植食性貝類のプラスチック侵食能力は歯舌の形態，化学的・機械的特性によって決定されるRadular morphology, elemental composition, and mechanical properties determine the plastic-eroding ability of molluscan grazers

Aoi Nakano, Shouji Houki, Rei Yamashita, Tomohiko Kawamura

Marine Pollution Bulletin  Available online: 25 March 2026

DOI:https://doi.org/10.1016/j.marpolbul.2026.119619

Highlights

• Molluscan grazers erode the surfaces of multiple types of plastic.
• Hard mineral–enriched radular teeth enable erosion of even rigid plastic materials.
• Sharp-tipped radular cusps greatly increase the degree of plastic surface damage.
• Grazing produces extremely fine microplastics, often smaller than several tens of micrometers.
• Molluscan bioerosion represents an overlooked biological source of benthic microplastics.

Abstract

Microplastics (MPs) have recently attracted considerable attention as a major marine pollutant capable of infiltrating the digestive tracts, tissues, and even cells of marine organisms, potentially causing severe biological impacts. To date, the primary drivers of MP generation in marine environments have been regarded as abiotic factors such as wind, waves, and ultraviolet radiation, with coastal and surface waters recognized as the main source areas. In benthic environments, however, the activities of bioeroding organisms, particularly benthic animals, may also contribute to MP production. Molluscan grazers inhabiting rocky substrates use the radula to scrape algae and sediments from surfaces. Thus, when plastic debris accumulates on the seafloor, molluscan grazing activity may erode plastic surfaces and generate MPs.
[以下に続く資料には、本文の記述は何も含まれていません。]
File: config.mk
export PLATFORM = sky130hd
export DESIGN_NAME = conv_top
export DESIGN_NICKNAME = d
export VERILOG_FILES = /design/src/conv_pkg.sv /design/src/conv_top.sv /design/src/sweep_ctrl.sv /design/src/row_packer.sv /design/src/majority_tree.sv /design/src/xnor_window.sv
export SDC_FILE = /design/constraint.sdc
export NUM_CORES = 1
export LEC_CHECK = 0
export ABC_AREA = 1
export BUFFER_PORTS_ARGS = -buffer_cell sky130_fd_sc_hd__buf_2
export CELL_PAD_IN_SITES_DETAIL_PLACEMENT = 0
export CELL_PAD_IN_SITES_GLOBAL_PLACEMENT = 1
export CORE_UTILIZATION = 47
export DETAILED_ROUTE_END_ITERATION = 16
export PLACE_DENSITY = 0.79
export SLEW_MARGIN = 10
export SYNTH_ARGS = -nofsm -noshare
export SYNTH_HDL_FRONTEND = slang
export SYNTH_SLANG_ARGS = --single-unit
File: constraint.sdc
create_clock -name clk -period 2.25 [get_ports clk]
set_input_delay 0 -clock clk [delete_from_list [all_inputs] [get_ports clk]]
set_output_delay 0 -clock clk [all_outputs]
set_load 0.02 [all_outputs]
In this study, we examined four molluscan grazers—two chitons, one limpet, and one topshell—to evaluate whether their feeding activities could erode five types of plastics. We also investigated the relationship between the erosion capacity and the morphology, elemental composition, and mechanical properties of the radular teeth using scanning electron microscopy (SEM), energy-dispersive X-ray spectroscopy (EDX), and nanoindentation analyses. The results showed that all tested plastics were eroded by grazing activity. Species with radular teeth enriched with hard materials such as iron and silica were capable of eroding even hard plastics, whereas those with sharp-tipped teeth caused more pronounced surface damage. Most MPs produced by these grazers were smaller than several tens of micrometers, indicating that such fine particles could pose ecological risks to a wide range of marine organisms.